Comments on Section 5 ("Computer Vision") of the CG Impact Task Force report

by Azriel Rosenfeld (ar@cfar.umd.edu)

Avis and Fukuda recently posted some critical comments on the report, particularly as regards the unrealisticness of the theoretical model used in CG. This impels me to make a few comments about the section of the report that deals with applications in my field - computer vision. I would encourage readers in related fields (image processing, GIS, etc.) to consider doing likewise.

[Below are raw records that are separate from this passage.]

==> /design/flow/design.v <==
module spi_drive#(
    parameter                           P_DATA_WIDTH        = 8                 ,  
    parameter                           P_OP_LEN            = 32                ,  
    parameter                           P_CPOL              = 0                 ,   
    parameter                           P_CPHL              = 0                 ,  
    parameter                           P_READ_DATA_WIDTH   = 8                 
)(
    input                               i_clk                               ,        
    input                               i_rst                               ,        
    output                              o_spi_clk                           ,        
    output                              o_spi_cs                            ,        
    output                              o_spi_mosi                          ,        
    input                               i_spi_miso                          ,        
    input   [P_OP_LEN- 1:0]             i_user_op_data                      ,        
    input   [1:0]                       i_user_op_type                      ,        
    input   [15:0]                      i_user_op_len                       ,        
    input   [15:0]                      i_user_clk_len                      ,        
    input                               i_user_op_valid                     ,        
    output                              o_user_op_ready                     ,        
    input   [P_DATA_WIDTH-1:0]          i_user_write_data                   ,        
    output                              o_user_write_req                    ,        
    output  [P_READ_DATA_WIDTH - 1:0]   o_user_read_data                    ,        
    output                              o_user_read_valid                            
);
localparam                                      P_OP_TYPE_INS   =   0       ,
                                                P_OP_READ       =   1       ,
                                                P_OP_WRITE      =   2       ;
reg                                                     ro_spi_clk                                              ;
reg                                                     ro_spi_cs                                               ;
reg                                                     ro_spi_mosi                                             ;
reg                                                     ro_user_op_ready                                        ; 
reg                                                     ro_user_write_req                                       ;     
reg [P_READ_DATA_WIDTH - 1:0]                           ro_user_read_data                                       ;     
reg                                                     ro_user_read_valid                                      ;     
assign                                                  o_spi_clk                =     ro_spi_clk               ;
assign                                                  o_spi_cs                 =     ro_spi_cs                ;
assign                                                  o_spi_mosi               =     ro_spi_mosi              ;
assign                                                  o_user_op_ready          =     ro_user_op_ready         ;
assign                                                  o_user_write_req         =     ro_user_write_req        ;
assign                                                  o_user_read_data         =     ro_user_read_data        ;
assign                                                  o_user_read_valid        =     ro_user_read_valid       ;
reg                                                     r_run                                                   ;
reg [15:0]                                              r_cnt                                                   ;
reg                                                     r_spi_cnt                                               ;
reg [15:0]                                              r_req_cnt                                               ;        
reg                                                     ro_user_write_req_1d                                    ;
reg [15:0]                                              r_read_cnt                                              ;
reg [P_OP_LEN - 1:0]                                    r_user_op_data                                          ;
reg [1:0]                                               r_user_op_type                                          ;
reg [15:0]                                              r_user_op_len                                           ;
reg [15:0]                                              r_user_clk_len                                          ;
reg [P_DATA_WIDTH - 1:0]                                r_user_write_data                                       ;
wire                                                    w_spi_active                                            ;
assign                                                  w_spi_active = i_user_op_valid & o_user_op_ready        ;
always@(posedge i_clk or posedge i_rst)
begin
    if (i_rst) begin
        r_user_op_type <= 'd0;
        r_user_op_len  <= 'd0;
        r_user_clk_len <= 'd0;
    end else if (w_spi_active) begin
        r_user_op_type <= i_user_op_type;
        r_user_op_len  <= i_user_op_len ;
        r_user_clk_len <= i_user_clk_len;
    end else begin
        r_user_op_type <= r_user_op_type;
        r_user_op_len  <= r_user_op_len ;
        r_user_clk_len <= r_user_clk_len;
    end
end
always@(posedge i_clk or posedge i_rst)
begin
    if (i_rst)
        r_run <= 'd0;
    else if (r_spi_cnt && r_cnt == r_user_clk_len - 1)                   
        r_run <= 'd0;
    else if (w_spi_active)
        r_run <= 'd1;
    else
        r_run <= r_run;
end
always@(posedge i_clk or posedge i_rst)
begin
    if (i_rst)
        r_spi_cnt <= 'd0;
    else if (r_run && r_spi_cnt)
        r_spi_cnt <= 'd0;
    else if (r_run)
        r_spi_cnt <= r_spi_cnt + 1;
    else 
        r_spi_cnt <= r_spi_cnt;
end
always@(posedge i_clk or posedge i_rst)
begin
    if (i_rst)
        r_cnt <= 'd0;
    else if (r_run && r_spi_cnt && r_cnt == r_user_clk_len - 1)
        r_cnt <= 'd0;
    else if (r_run && r_spi_cnt)
        r_cnt <= r_cnt + 1;
    else    
        r_cnt <= r_cnt;
end 
always@(posedge i_clk or posedge i_rst)
begin
    if (i_rst)
        ro_spi_clk <= P_CPOL;
    else if (r_run)
        ro_spi_clk <= ~ro_spi_clk;
    else    
        ro_spi_clk <= P_CPOL;
end
always@(posedge i_clk or posedge i_rst)
begin
    if (i_rst)
        ro_spi_cs <= 'd1;
    else if (w_spi_active)
        ro_spi_cs <= 'd0;
    else if (!r_run)                 
        ro_spi_cs <= 'd1;
    else 
        ro_spi_cs <= ro_spi_cs;
end
always@(posedge i_clk or posedge i_rst)
begin
    if (i_rst)
        ro_user_op_ready <= 'd1;
    else if (w_spi_active)
        ro_user_op_ready <= 'd0;
    else if (!r_run)
        ro_user_op_ready <= 'd1;         
    else 
        ro_user_op_ready <= ro_user_op_ready;
end
always@(posedge i_clk or posedge i_rst)
begin
    if (i_rst)
        r_user_op_data <= 'd0;
    else if (w_spi_active)
        r_user_op_data <= i_user_op_data << 1;
    else if (r_spi_cnt)
        r_user_op_data <= r_user_op_data << 1;
    else 
        r_user_op_data <= r_user_op_data;
end
always@(posedge i_clk or posedge i_rst)
begin
    if (i_rst)
        ro_user_write_req <= 'd0;
    else if (                       r_cnt > r_user_clk_len - 5                     ) 
        ro_user_write_req <= 'd0;
    else if (i_user_op_type == P_OP_WRITE && r_cnt === r_user_op_len -3 &&   r_spi_cnt   ||    i_user_op_type == P_OP_WRITE && r_req_cnt == 'd15           )
        ro_user_write_req <= 'd1;
    else 
        ro_user_write_req <= 'd0;
end
always@(posedge i_clk or posedge i_rst)
begin
    if (i_rst)
        r_req_cnt <= 'd0;
    else if (r_req_cnt == 'd15)
        r_req_cnt <= 'd0;
    else if (ro_user_write_req || (i_user_op_type == P_OP_WRITE && r_req_cnt > 0))
        r_req_cnt <= r_req_cnt + 1;
    else 
        r_req_cnt <= 'd0;
end
always@(posedge i_clk or posedge i_rst)
begin
    if (i_rst)
        ro_spi_mosi <= 'd0;
    else if (w_spi_active)  
        ro_spi_mosi <= i_user_op_data[r_user_op_len - 1];     
    else if (r_spi_cnt && r_cnt < r_user_op_len -1)
        ro_spi_mosi <= r_user_op_data[r_user_op_len - 1];
    else if (i_user_op_type == P_OP_WRITE && r_spi_cnt && r_cnt >= r_user_op_len -1)      
        ro_spi_mosi <= r_user_write_data[7];
    else 
        ro_spi_mosi <= ro_spi_mosi;
end
always@(posedge i_clk or posedge i_rst)
begin
    if (i_rst)
        ro_user_write_req_1d <= 'd0;
    else
        ro_user_write_req_1d <= ro_user_write_req;       
end
always@(posedge i_clk or posedge i_rst)
begin
    if (i_rst)
        r_user_write_data <= 'd0;
    else if (ro_user_write_req_1d)
        r_user_write_data <= i_user_write_data;
    else if (i_user_op_type == P_OP_WRITE && r_spi_cnt && r_cnt >= r_user_op_len -1)
        r_user_write_data <= r_user_write_data << 1;
    else 
        r_user_write_data <= r_user_write_data;
end
always@(posedge i_clk or posedge i_rst)
begin
    if (i_rst)
        r_read_cnt <= 'd0;
    else if (r_read_cnt == P_DATA_WIDTH - 1 && r_spi_cnt)                
        r_read_cnt <= 'd0;
    else if (r_user_op_type == P_OP_READ && r_cnt >= r_user_op_len && r_spi_cnt)
        r_read_cnt <= r_read_cnt + 1;
    else 
        r_read_cnt <= r_read_cnt;
end
always@(posedge i_clk or posedge i_rst)
begin
    if (i_rst)
        ro_user_read_data <= 'd0;
    else if (r_cnt == r_user_clk_len - 1 && r_spi_cnt)
        ro_user_read_data <= 'd0;
    else if (r_user_op_type == P_OP_READ && r_cnt >= r_user_op_len - 1 && r_spi_cnt)
        ro_user_read_data <= {ro_user_read_data[P_DATA_WIDTH-2:0], i_spi_miso};
    else 
        ro_user_read_data <= ro_user_read_data;
end
always@(posedge i_clk or posedge i_rst)
begin
    if (i_rst)
        ro_user_read_valid <= 'd0;
    else if (r_user_op_type == P_OP_READ && r_cnt >= r_user_op_len - 1 && r_read_cnt == P_READ_DATA_WIDTH - 2 && r_spi_cnt)
        ro_user_read_valid <= 'd1;
    else 
        ro_user_read_valid <= 'd0;
end
endmodule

Computer vision (CV) does indeed make heavy use of pattern matching techniques, both in model-based object recognition and in 3D reconstruction (stereopsis, structure from motion). Obviously, CG has a lot to tell CV about the matching of geometric (e.g., point) patterns; but the scope of applicability of CG algorithms is limited by the fact that in CV, the patterns are of bounded sizes - relatively sparse sets of "feature points" detected in digital images of fixed dimensions, on the order of 1000 x 1000 pixels. (Image sensor resolution grows very slowly over the years; TV stayed at 500 lines for a long time. Note that the human eye too has limited spatial resolution, and the high-acuity part of the retina produces images of essentially TV resolution.

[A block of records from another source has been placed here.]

**flow/config.mk**
```make
export PLATFORM = sky130hd
export DESIGN_NAME = regfile
export DESIGN_NICKNAME = regfile
export VERILOG_FILES = /design/flow/design.v
export SDC_FILE = /design/flow/constraint.sdc
export NUM_CORES = 4
export LEC_CHECK = 1
export CORE_UTILIZATION = 30
```
**flow/constraint.sdc**
```tcl
current_design regfile

set clk_period 18.3
set clk_io_pct 0.2

create_clock -name clk0 -period $clk_period [get_ports {clk}]

set non_clock_inputs [all_inputs -no_clocks]
set_input_delay [expr $clk_period * $clk_io_pct] -clock clk0 $non_clock_inputs
set_output_delay [expr $clk_period * $clk_io_pct] -clock clk0 [all_outputs]
```
**flow/design.v**
```verilog
`timescale 1ns / 1ps
module regfile(
    input [5:0] read_add1,
    input [5:0] read_add2,
    input [5:0] read_add3,
    input clk,
    input [5:0] write_add,
    input write_en,
    input [63:0] write_data,
    output [63:0] read_data1,
    output [63:0] read_data2,
    output [63:0] read_data3
    );
    reg [63:0] regs [0:63];
    assign read_data1 = regs[read_add1];
    assign read_data2 = regs[read_add2];
    assign read_data3 = regs[read_add3];
    always @ (posedge clk)
    begin
        if (write_en)
            regs[write_add] <= write_data;
    end
endmodule
```
**flow/run.sh**
```bash
#!/bin/bash
# OpenROAD 26Q1-2900-gdf79404cd8, Yosys 0.63+post, stock flow scripts
make -C /OpenROAD-flow-scripts/flow DESIGN_CONFIG=/design/flow/config.mk WORK_HOME=/design/flow/orfs finish
```
==> CHANGELOG.md <==
## Flow update

* Status: completed
* Biggest area contributors in the synthesized netlist: sky130_fd_sc_hd__edfxtp_1, sky130_fd_sc_hd__mux4_2, sky130_fd_sc_hd__o22ai_1
* Cells after Synth at 11400
* Largest regs: regs: 4096 flops
* Number of standard cells reported by yosys at about 11000
* Final Hold Fails at 0
* Die Y-Extent at 854 um
* Non-filler cells, final at 22000
* RD Place Congestion at 0.996
* Max IR drop VDD at 86.7 uV
* Flip-flop count of the largest register after layout at roughly 4100
* Hold buffer count at CTS at 0
* Mean instance size in the synthesized netlist at 19.0 um^2
* Global router's overall resource usage at between 20% and 30%
* Final Critical Period at approximately 13 ns
* Synth Flop Type: sky130_fd_sc_hd__edfxtp_1
* Placeable core area at 722000 um^2
* Post-synthesis cell type with the largest combined area: sky130_fd_sc_hd__edfxtp_1
* Met3 demand-to-capacity share in global routing at 26.8%
* Die Size at 729000 um^2
* Cell row count at 312
* Number of buffers inserted by post-CTS setup repair at 0
* Cycle use final at roughly 70%
* Worst path setup slack after routing at 5.19 ns
* Cell variety after synth at 41
* Synth warn at 1
* Kind of capture point of the worst setup path: output port
* Number of placed cells counting well taps at between 20000 and 25000
* Normalized max-slew margin at 12.8%
* Post-CTS resize count at 0
* Most common cell type on the critical path: sky130_fd_sc_hd__buf_4
* Setup TNS after final layout at 0 ns
* Chip area in the Yosys report at roughly 220000 um^2
* Global-route congestion overflow total at 0
* Kind of launch point of the worst setup path: input port
* Leakage power figure at 75.8 nW
* Power per cell area at ~89 nW/um^2
* Total number of vias at 140000
* Synth cell count leaders: sky130_fd_sc_hd__edfxtp_1, sky130_fd_sc_hd__mux4_2, sky130_fd_sc_hd__o22ai_1
* CTS buffer count at 413
* Average wire per standard cell at 42.8 um
* Met2 capacity usage during global routing at between 30 and 40%
* Largest net degree at the start of global routing at 84
* Instance count along the most critical hold path at 1
* Area share of the largest cell type after synthesis at 56.5%
* Area of the mapped netlist at between 200000 and 250000 um^2
* Number of nets with antenna violations after routing at 0
* Met1 demand-to-capacity share in global routing at 23.9%
* Highest clock frequency the design can meet at 76.3 MHz
* Most Used Layer, Global Route: met2
* Clock tree from TritonCTS: done
* Initial DRT Pass Iterations at 8
* Starting density of the core at a little under a third
* Actual transition at the worst max-transition pin at 1.30 ns
* Fraction of layout instances using a drive strength above 1 at 39.3%
* Post-synth EDFFs at just over 4000
* Final HPWL from detailed placement at about 600000 um
* Max Fanout on Critical Path at between 40 and 50
* Cell Chain, Critical Path: buf_8 > buf_4 > buf_4 > buf_4 > buf_4 > mux4_2 > o22ai_1 > nor4_1 > a2bb2oi_1 > buf_4 > clkdlybuf4s50_1
* Crit path kind: input port to output port
* Delay of the slowest critical-path stage at slightly above 0.9 ns
* Yosys reg bits at 4096
* Number of sinks handled by clock tree synthesis at 4096
* Antenna violations before repair at 147
* Post-Place Cell Area at 234000 um^2
* Class of the worst hold path: input port to register
* Most instantiated library cell after synthesis: sky130_fd_sc_hd__edfxtp_1
* H-tree Lvls at 5
* Unrepaired setup endpoints after global routing: false
* Tool warnings at 28
* Final core utilization at 34.4%
* CTS Root Cell: sky130_fd_sc_hd__clkbuf_16
* Vias in the first global route at 152000
* Boundary pin count at 282
* Residual DRC at 0
* Post-Layout Inst Area at around 250000 um^2
* Horizontal die dimension at 854 um
* Number of port buffers at 281
* Post-Place Worst Slack at around 5.3 ns
* Proportion of synthesized chip area in sequential cells at 56.5%
* Setup Viol. Count Final at 0
* Area delta synth->final at 14.1%
* Slowest stage cell on the critical path: sky130_fd_sc_hd__nor4_1
* WP data required at 14.64 ns
* Clock Pin Slew Worst Setup and Hold Paths at ~0.060 ns
* Deepest clock path buffer count at 4
* Arrival time at the worst endpoint at between 9 and 10 ns
* Biggest register: regs
* Wire length of the first global-routing pass at 1270000 um
* Number of max-slew violations in the final report at 0
* FFs w/ async S/R, synth at 0%
* Post-Route WL at 940000 um
* Number of max-cap violations at 0
* Via-per-instance ratio at 6.36
* DR iter-0 viols at 11300
[path summary, 6_finish.rpt]
kind / startpoint / to / slack [ns]
worst max-delay path: read_add3[1] / read_data3[6] / 5.19
worst min-delay path: write_data[29] / regs[54][29] / 2.92
[cells by family after synthesis]
kind of cell	after synthesis	synth area share, %
flip-flops	4096	56.5
multiplexers	3529	33.7
AND-OR/OR-AND	1694	5.18
buffers and inverters	1115	2.51
AND/OR/NAND/NOR	998	2.07
[stage by stage]
stage                     hold WS [ns]  power [mW]
final                             2.92        22.1
after floorplan                   3.76        12.0
after global routing              2.98        22.5
after detailed placement          4.08        13.3
after CTS                         2.97        22.1
after global placement            4.08        13.3
[cell type report]
class	count	area (um^2)
diodes	245	613
inverters	1	11.3
flip-flops and latches	4096	123000
clock inverters	272	2990
well taps	9577	12000
repair buffers	1068	8900
fillers	66700	474000
multi-input cells	6221	90100
clock buffers	483	10700
[critical path, delay by kind of cell]
kind,cells,cell delay [ns]
compound gates,2,0.66
buf+inv,7,3.58
mux,1,0.33
simple gates,1,0.92
[metal layers]
layer	wire (um)	vias up
li1	-	52100
met1	246000	70500
met2	399000	13700
met3	202000	3234
met4	85700	188
met5	6020	-
[layout by cell type (no fill, tap or decap), types with 63 or more instances in the layout]
cell type	instances
sky130_fd_sc_hd__mux4_2	3031
sky130_fd_sc_hd__mux2i_1	386
sky130_fd_sc_hd__nor4_1	113
sky130_fd_sc_hd__o21ai_0	205
sky130_fd_sc_hd__o221ai_1	158
sky130_fd_sc_hd__a211oi_1	89
sky130_fd_sc_hd__clkdlybuf4s50_1	200
sky130_fd_sc_hd__clkinv_2	84
sky130_fd_sc_hd__nor2_1	266
sky130_fd_sc_hd__clkbuf_1	65
sky130_fd_sc_hd__a2bb2oi_1	63
sky130_fd_sc_hd__clkinv_1	77
sky130_fd_sc_hd__buf_4	757
sky130_fd_sc_hd__clkbuf_16	418
sky130_fd_sc_hd__mux2_2	112
sky130_fd_sc_hd__nand2_1	325
sky130_fd_sc_hd__a221oi_1	147
sky130_fd_sc_hd__a21oi_1	229
sky130_fd_sc_hd__edfxtp_1	4096
sky130_fd_sc_hd__nor2_4	67
sky130_fd_sc_hd__diode_2	245
sky130_fd_sc_hd__o22ai_1	660
sky130_fd_sc_hd__buf_2	64
[report_power, final]
part           switching [mW]  total [mW]  leakage [nW]  internal [mW]
Combinational            1.74        2.79          32.3           1.05
Clock                    3.87        8.87          6.67           5.00
Sequential             0.0386        10.4          36.8           10.4
Total                    5.65        22.1          75.8           16.4
Power and IR drop assume default switching activity.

This also limits the sizes of other representations of an image; the boundary of a region (e.g., represented by a "chain code") typically has (integer) length proportional to the region's diameter, which is bounded by the image diameter. The numbers get bigger if we deal with (discretely sampled, e.g. 30 frames/second) time-varying imagery, which might provide challenges for dynamic CG; but here too, frame rates don't grow arbitrarily, since the current rates are good enough to capture/mimic "continuous" motion as far as humans are concerned.

Image representation is a topic common to image processing and computer vision; the examples given in this subsection are illustrations of the first, not of the second. Incidentally, digital images are obtained by regular sampling at grid points, not by sampling at "arbitrary" points; the "weighted Voronoi diagram" suggestion is an overkill for standard bilinear interpolation of the grid. Perhaps the suggested solution is worthy of the problem; "resolution enhancement" of a single digital image is a thankless task - you can't create information that isn't there. "Magnification" might have been a more realistic term.

Optimization methods of image segmentation are also quite extensively used in CV; possibly the CG community has ideas in this area that haven't occurred to us, but the reverse is even more likely. In any case, segmentation by optimization is a solution in search of a problem; as stated in the first sentence of this subsection, a real image needs to be segmented into parts that correspond to different objects in the scene, not into an "optimal" set of regions.

In my opinion, there are good reasons for the often-lamented lack of interaction between CG and CV. The CG community is welcome to look for geometric problems that CV appears to suggest, but they shouldn't expect that the CV community will rush to adopt their solutions.